Most recreational crawfishermen use crawfish nets because it requires more attention and is more fun. See here>
http://www.memphisnet.net/product/5059/nets_crawfish
The nets are much easier to pack and in a survival situation, one or two nets would probably be suficent for 1 or 2 people.
4. To cook them at home....
30 lbs of Live Crawfish (1 sack)
2 bags of Onions
2 bags Small Potatoes
12 Ears of Corn (cut in half)
3 packs of hotdogs
3 pounds of smoke sausage (cut 3 inches long)
12 whole cloves Fresh Garlic
2 packs Fresh Mushrooms
8 Lemons
8 oranges
3 lbs Seafood Boil Powder (Zateran's is best)
1 big bottle of liquid Seafood Boil (Zateran's is best)
about a dozen fresh bay leaves (if available)
12 Pack of Cold Beer (at least)
Directions:
1. If you have not already done so, drink a cold beer.
2. After your beer, you would normally purge the crawfish. This is done by placing them in a container (or ice chest), filling it with water and adding a container of salt, wait about 5 minutes and rinse until clear water comes out.
3. Drink another beer. Give one to a friend.
4. Fill the large pot half full with fresh water, place on outdoor propane cooker, and start the fire. Place the lid on the pot and bring water to a boil.
5. Add Liquid Seafood Boil, bay leaves, and 2 pounds powder (save rest for later) to water (Zateran's is the best). Let the boiling water mix it well for a minute or so.

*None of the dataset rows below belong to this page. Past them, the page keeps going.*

**src/design/lea_pkg.sv**
```systemverilog
// Shared types, opcode constants and helpers for the LEA effective-address unit.
// No dependencies; used by every module in design/.
package lea_pkg;

    // Result status codes
    typedef enum logic [2:0] {
        ST_LEA    = 3'd0,
        ST_NOOP   = 3'd1,
        ST_UNHAND = 3'd2,
        ST_MOVEM  = 3'd3,
        ST_BADMOD = 3'd4
    } status_t;

    // Front decoder state: what the next stream word is
    typedef enum logic [1:0] {
        FS_OPCODE   = 2'd0,
        FS_EXT_HIGH = 2'd1,
        FS_EXT_LAST = 2'd2
    } front_state_t;

    // Command handed from the front to the back through the queue
    typedef struct packed {
        status_t     status;
        logic        use_reg;   // add An[src] to operand
        logic [2:0]  src;
        logic [2:0]  dest;
        logic [31:0] operand;
    } cmd_t;

    // Opcode patterns
    localparam logic [15:0] LEA_MASK    = 16'hF1C0;
    localparam logic [15:0] LEA_MATCH   = 16'h41C0;
    localparam logic [15:0] MOVEM_MASK  = 16'hFB80;
    localparam logic [15:0] MOVEM_MATCH = 16'h4880;
    localparam logic [15:0] OP_RESET    = 16'h4E70;
    localparam logic [15:0] OP_NOP      = 16'h4E71;
    localparam logic [15:0] OP_STOP     = 16'h4E72;
    localparam logic [15:0] OP_RTE      = 16'h4E73;
    localparam logic [15:0] OP_TRAPV    = 16'h4E76;
    localparam logic [15:0] OP_RTR      = 16'h4E77;

    // Addressing mode field values
    localparam logic [2:0] MODE_IND     = 3'd2;
    localparam logic [2:0] MODE_POSTINC = 3'd3;
    localparam logic [2:0] MODE_PREDEC  = 3'd4;
    localparam logic [2:0] MODE_DISP    = 3'd5;
    localparam logic [2:0] MODE_EXT     = 3'd7;
    localparam logic [2:0] REG_ABS_W    = 3'd0;
    localparam logic [2:0] REG_ABS_L    = 3'd1;
    localparam logic [2:0] REG_PC_DISP  = 3'd2;
    localparam logic [2:0] REG_FIRST_UNHAND = 3'd5;

    function automatic logic [31:0] sext16(input logic [15:0] w);
        sext16 = {{16{w[15]}}, w};
    endfunction

endpackage

```
**src/design/lea_front.sv**
```systemverilog
// Front end: takes stream words, tracks the program counter and extension words,
// and classifies each opcode into a command. Depends on lea_pkg.
module lea_front (
    input  logic              aclk,
    input  logic              aresetn,
    input  logic              cfg_valid,
    input  logic [31:0]       cfg_data,
    input  logic              s_tvalid,
    output logic              s_tready,
    input  logic [15:0]       s_tdata,
    input  logic              queue_full,
    output logic              push,
    output lea_pkg::cmd_t     push_cmd
);

    lea_pkg::front_state_t state_reg, state_next;
    logic [31:0] pc_reg, pc_next;
    logic [15:0] pending_reg, pending_next;
    logic [15:0] hold_reg, hold_next;
    logic [31:0] ext_addr_reg, ext_addr_next;

    logic        accept;
    logic [31:0] pc_inc;
    logic [2:0]  w_mode, w_reg, p_mode, p_reg;
    logic        emit;

    assign s_tready = !queue_full;
    assign accept   = s_tvalid && s_tready;
    assign pc_inc   = pc_reg + 32'd2;
    assign w_mode   = s_tdata[5:3];
    assign w_reg    = s_tdata[2:0];
    assign p_mode   = pending_reg[5:3];
    assign p_reg    = pending_reg[2:0];
    assign push     = accept && emit;

    // State and context registers
    always_ff @(posedge aclk) begin
        if (!aresetn) begin
            state_reg    <= lea_pkg::FS_OPCODE;
            pc_reg       <= 32'd0;
            pending_reg  <= 16'd0;
            hold_reg     <= 16'd0;
            ext_addr_reg <= 32'd0;
        end else begin
            state_reg    <= state_next;
            pc_reg       <= pc_next;
            pending_reg  <= pending_next;
            hold_reg     <= hold_next;
            ext_addr_reg <= ext_addr_next;
        end
    end

    // Decode and next state
    always_comb begin
        state_next    = state_reg;
        pc_next       = pc_reg;
        pending_next  = pending_reg;
        hold_next     = hold_reg;
        ext_addr_next = ext_addr_reg;
        emit          = 1'b0;
        push_cmd      = '{status: lea_pkg::ST_UNHAND, use_reg: 1'b0, src: 3'd0,
                          dest: 3'd0, operand: 32'd0};

        if (cfg_valid) begin
            pc_next = cfg_data;
        end

        if (accept) begin
            pc_next = pc_inc;
            case (state_reg)
                lea_pkg::FS_OPCODE: begin
                    emit = 1'b1;
                    if ((s_tdata & lea_pkg::LEA_MASK) == lea_pkg::LEA_MATCH) begin
                        pending_next = s_tdata;
                        case (w_mode)
                            lea_pkg::MODE_IND, lea_pkg::MODE_POSTINC,
                            lea_pkg::MODE_PREDEC: begin
                                push_cmd.status  = lea_pkg::ST_LEA;
                                push_cmd.use_reg = 1'b1;
                                push_cmd.src     = w_reg;
                                push_cmd.dest    = s_tdata[11:9];
                            end
                            lea_pkg::MODE_DISP: begin
                                emit          = 1'b0;
                                state_next    = lea_pkg::FS_EXT_LAST;
                                ext_addr_next = pc_inc;
                            end
                            lea_pkg::MODE_EXT: begin
                                if (w_reg == lea_pkg::REG_ABS_W ||
                                    w_reg == lea_pkg::REG_PC_DISP) begin
                                    emit          = 1'b0;
                                    state_next    = lea_pkg::FS_EXT_LAST;
                                    ext_addr_next = pc_inc;
                                end else if (w_reg == lea_pkg::REG_ABS_L) begin
                                    emit          = 1'b0;
                                    state_next    = lea_pkg::FS_EXT_HIGH;
                                    ext_addr_next = pc_inc;
                                end else if (w_reg >= lea_pkg::REG_FIRST_UNHAND) begin
                                    push_cmd.status = lea_pkg::ST_UNHAND;
                                end else begin
                                    push_cmd.status = lea_pkg::ST_BADMOD;
                                end
                            end
                            default: begin
                                push_cmd.status = lea_pkg::ST_BADMOD;
                            end
                        endcase
                    end else if ((s_tdata & lea_pkg::MOVEM_MASK) == lea_pkg::MOVEM_MATCH) begin
                        if (w_mode == lea_pkg::MODE_EXT &&
                            w_reg >= lea_pkg::REG_FIRST_UNHAND) begin
                            push_cmd.status = lea_pkg::ST_UNHAND;
                        end else begin
                            push_cmd.status = lea_pkg::ST_MOVEM;
                        end
                    end else if (s_tdata == lea_pkg::OP_RESET || s_tdata == lea_pkg::OP_NOP ||
                                 s_tdata == lea_pkg::OP_STOP  || s_tdata == lea_pkg::OP_RTE ||
                                 s_tdata == lea_pkg::OP_TRAPV || s_tdata == lea_pkg::OP_RTR) begin
                        push_cmd.status = lea_pkg::ST_NOOP;
                    end else begin
                        push_cmd.status = lea_pkg::ST_UNHAND;
                    end
                end
                lea_pkg::FS_EXT_HIGH: begin
                    hold_next  = s_tdata;
                    state_next = lea_pkg::FS_EXT_LAST;
                end
                lea_pkg::FS_EXT_LAST: begin
                    emit            = 1'b1;
                    state_next      = lea_pkg::FS_OPCODE;
                    push_cmd.status = lea_pkg::ST_LEA;
                    push_cmd.dest   = pending_reg[11:9];
                    if (p_mode == lea_pkg::MODE_DISP) begin
                        push_cmd.use_reg = 1'b1;
                        push_cmd.src     = p_reg;
                        push_cmd.operand = lea_pkg::sext16(s_tdata);
                    end else if (p_reg == lea_pkg::REG_ABS_W) begin
                        push_cmd.operand = lea_pkg::sext16(s_tdata);
                    end else if (p_reg == lea_pkg::REG_ABS_L) begin
                        push_cmd.operand = {hold_reg, s_tdata};
                    end else begin
                        push_cmd.operand = ext_addr_reg + lea_pkg::sext16(s_tdata);
                    end
                end
                default: begin
                    state_next = lea_pkg::FS_OPCODE;
                end
            endcase
        end
    end

    // Extension states are only entered from an LEA opcode
    a_ext_pending_lea: assert property (@(posedge aclk) disable iff (!aresetn)
        state_reg != lea_pkg::FS_OPCODE |->
            (pending_reg & lea_pkg::LEA_MASK) == lea_pkg::LEA_MATCH)
        else $error("extension state without a pending LEA");

    // High-word state only for absolute long
    a_high_abs_long: assert property (@(posedge aclk) disable iff (!aresetn)
        state_reg == lea_pkg::FS_EXT_HIGH |->
            p_mode == lea_pkg::MODE_EXT && p_reg == lea_pkg::REG_ABS_L)
        else $error("high-word state for a mode other than absolute long");

    // A request is queued only when the queue has room
    a_push_room: assert property (@(posedge aclk) disable iff (!aresetn)
        push |-> !queue_full)
        else $error("push into a full queue");

endmodule

```
**src/design/lea_cmd_fifo.sv**
```systemverilog
// Short command queue between the front decoder and the back end.
// Depends on lea_pkg for the command type.
module lea_cmd_fifo #(
    parameter int DEPTH = 2
) (
    input  logic          aclk,
    input  logic          aresetn,
    input  logic          push,
    input  lea_pkg::cmd_t push_cmd,
    input  logic          pop,
    output lea_pkg::cmd_t head_cmd,
    output logic          empty,
    output logic          full
);

    localparam int PTR_W = (DEPTH > 1) ? $clog2(DEPTH) : 1;
    localparam int CNT_W = $clog2(DEPTH + 1);
    localparam logic [PTR_W-1:0] LAST_PTR = PTR_W'(DEPTH - 1);
    localparam logic [CNT_W-1:0] FULL_CNT = CNT_W'(DEPTH);

    lea_pkg::cmd_t    store_reg [DEPTH];
    logic [PTR_W-1:0] wr_ptr_reg, rd_ptr_reg;
    logic [CNT_W-1:0] count_reg;

    assign empty    = (count_reg == '0);
    assign full     = (count_reg == FULL_CNT);
    assign head_cmd = store_reg[rd_ptr_reg];

    // Entry storage
    always_ff @(posedge aclk) begin
        if (push) begin
            store_reg[wr_ptr_reg] <= push_cmd;
        end
    end

    // Pointers and fill count
    always_ff @(posedge aclk) begin
        if (!aresetn) begin
            wr_ptr_reg <= '0;
            rd_ptr_reg <= '0;
            count_reg  <= '0;
        end else begin
            if (push) begin
                wr_ptr_reg <= (wr_ptr_reg == LAST_PTR) ? '0 : wr_ptr_reg + 1'b1;
            end
            if (pop) begin
                rd_ptr_reg <= (rd_ptr_reg == LAST_PTR) ? '0 : rd_ptr_reg + 1'b1;
            end
            if (push && !pop) begin
                count_reg <= count_reg + 1'b1;
            end else if (pop && !push) begin
                count_reg <= count_reg - 1'b1;
            end
        end
    end

    a_count_bound: assert property (@(posedge aclk) disable iff (!aresetn)
        count_reg <= FULL_CNT)
        else $error("queue count exceeds depth");

    a_no_pop_empty: assert property (@(posedge aclk) disable iff (!aresetn)
        pop |-> !empty)
        else $error("pop from an empty queue");

    a_push_grows: assert property (@(posedge aclk) disable iff (!aresetn)
        push && !pop |=> count_reg == $past(count_reg) + 1'b1)
        else $error("queue count did not follow a push");

endmodule

```
**src/design/lea_back.sv**
```systemverilog
// Back end: holds the address registers, forms the effective address,
// writes An and drives the registered result. Depends on lea_pkg.
module lea_back (
    input  logic              aclk,
    input  logic              aresetn,
    input  lea_pkg::cmd_t     head_cmd,
    input  logic              queue_empty,
    output logic              pop,
    output logic              m_tvalid,
    input  logic              m_tready,
    output logic [39:0]       m_tdata,
    output logic [2:0]        m_tuser
);

    logic [31:0]      an_reg [8];
    logic [31:0]      ea;
    logic             m_valid_reg;
    lea_pkg::status_t m_status_reg;
    logic [2:0]       m_dst_reg;
    logic [31:0]      m_value_reg;

    // Take a command whenever the output register is free or being drained
    assign pop = !queue_empty && (!m_valid_reg || m_tready);
    assign ea  = head_cmd.use_reg ? (an_reg[head_cmd.src] + head_cmd.operand)
                                  : head_cmd.operand;

    assign m_tvalid = m_valid_reg;
    assign m_tuser  = m_status_reg;
    assign m_tdata  = {5'd0, m_value_reg, m_dst_reg};

    // Address register file
    always_ff @(posedge aclk) begin
        if (!aresetn) begin
            for (int i = 0; i < 8; i++) begin
                an_reg[i] <= 32'd0;
            end
        end else if (pop && head_cmd.status == lea_pkg::ST_LEA) begin
            an_reg[head_cmd.dest] <= ea;
        end
    end

    // Result valid flag
    always_ff @(posedge aclk) begin
        if (!aresetn) begin
            m_valid_reg <= 1'b0;
        end else if (pop) begin
            m_valid_reg <= 1'b1;
        end else if (m_tready) begin
            m_valid_reg <= 1'b0;
        end
    end

    // Result payload
    always_ff @(posedge aclk) begin
        if (pop) begin
            m_status_reg <= head_cmd.status;
            m_dst_reg    <= head_cmd.dest;
            m_value_reg  <= ea;
        end
    end

    a_nonlea_zero: assert property (@(posedge aclk) disable iff (!aresetn)
        m_valid_reg && m_status_reg != lea_pkg::ST_LEA |->
            m_dst_reg == 3'd0 && m_value_reg == 32'd0)
        else $error("non-LEA result with nonzero register or address");

    a_lea_written: assert property (@(posedge aclk) disable iff (!aresetn)
        pop && head_cmd.status == lea_pkg::ST_LEA |=> an_reg[m_dst_reg] == m_value_reg)
        else $error("LEA result does not match the written register");

    a_pop_valid: assert property (@(posedge aclk) disable iff (!aresetn)
        pop |=> m_valid_reg)
        else $error("command taken but no result shown");

endmodule

```
**src/design/lea_effective_address_unit.sv**
```systemverilog
// LEA effective-address unit: one 16-bit instruction word accepted per cycle,
// sustained, while the result side keeps up. A result is queued, then registered,
// after the word completing it (opcode or last extension) is accepted; the command
// queue plus the output register absorb result-side stalls. Reset (aresetn low,
// synchronous) clears An0-An7, the PC (to 0), decoder state and the queue.
// Depends on lea_pkg, lea_front, lea_cmd_fifo, lea_back.
module lea_effective_address_unit #(
    parameter int QUEUE_DEPTH = 2
) (
    input  logic        aclk,
    input  logic        aresetn,
    // start_pc write channel
    input  logic        cfg_valid,
    output logic        cfg_ready,
    input  logic [31:0] cfg_data,
    // instruction words
    input  logic        s_tvalid,
    output logic        s_tready,
    input  logic [15:0] s_tdata,    // [15:0] instruction_word
    // results
    output logic        m_tvalid,
    input  logic        m_tready,
    output logic [39:0] m_tdata,    // [2:0] dest_an, [34:3] address_value, rest zero
    output logic [2:0]  m_tuser     // [2:0] status
);

    logic          push, pop, q_empty, q_full;
    lea_pkg::cmd_t push_cmd, head_cmd;

    assign cfg_ready = 1'b1;

    lea_front u_front (
        .aclk       (aclk),
        .aresetn    (aresetn),
        .cfg_valid  (cfg_valid),
        .cfg_data   (cfg_data),
        .s_tvalid   (s_tvalid),
        .s_tready   (s_tready),
        .s_tdata    (s_tdata),
        .queue_full (q_full),
        .push       (push),
        .push_cmd   (push_cmd)
    );

    lea_cmd_fifo #(
        .DEPTH (QUEUE_DEPTH)
    ) u_queue (
        .aclk     (aclk),
        .aresetn  (aresetn),
        .push     (push),
        .push_cmd (push_cmd),
        .pop      (pop),
        .head_cmd (head_cmd),
        .empty    (q_empty),
        .full     (q_full)
    );

    lea_back u_back (
        .aclk        (aclk),
        .aresetn     (aresetn),
        .head_cmd    (head_cmd),
        .queue_empty (q_empty),
        .pop         (pop),
        .m_tvalid    (m_tvalid),
        .m_tready    (m_tready),
        .m_tdata     (m_tdata),
        .m_tuser     (m_tuser)
    );

endmodule
```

6. Time to drink another beer. Send sober friend to store for more beer.
7. Drop in the onions (halved), the potatoes and fresh garlic. Let this cook, keeping an eye on the potatoes. (Check for doneness by stabbing with a sharp knife or fork. If it goes in easy, it is cooked. Hint; Do not over cook potatoes, slightly under cook them because they will continue to steam and cook in ice chest. You don't want to end up with mashed potatoes.) When the potatoes are almost done, add the hot dogs, sausage, corn and mushrooms. After they have cooked, lower the fire on the burner and remove the basket. Place them in a small clean ice chest - don't close the lid - just place foil on top. Time to drink another beer.
8. Turn the heat up on the burner. Add more spice to the water. (About 1/2 lbs., save rest of spice for later.) Take the lemons and oranges (halved) and squeeze the juice in the water. Then add the lemons and oranges to the water. When the water comes to a real good boil place the crawfish into the basket and put the basket in the pot. (Be careful - it's very hot!) Put the lid on the pot and enjoy another beer.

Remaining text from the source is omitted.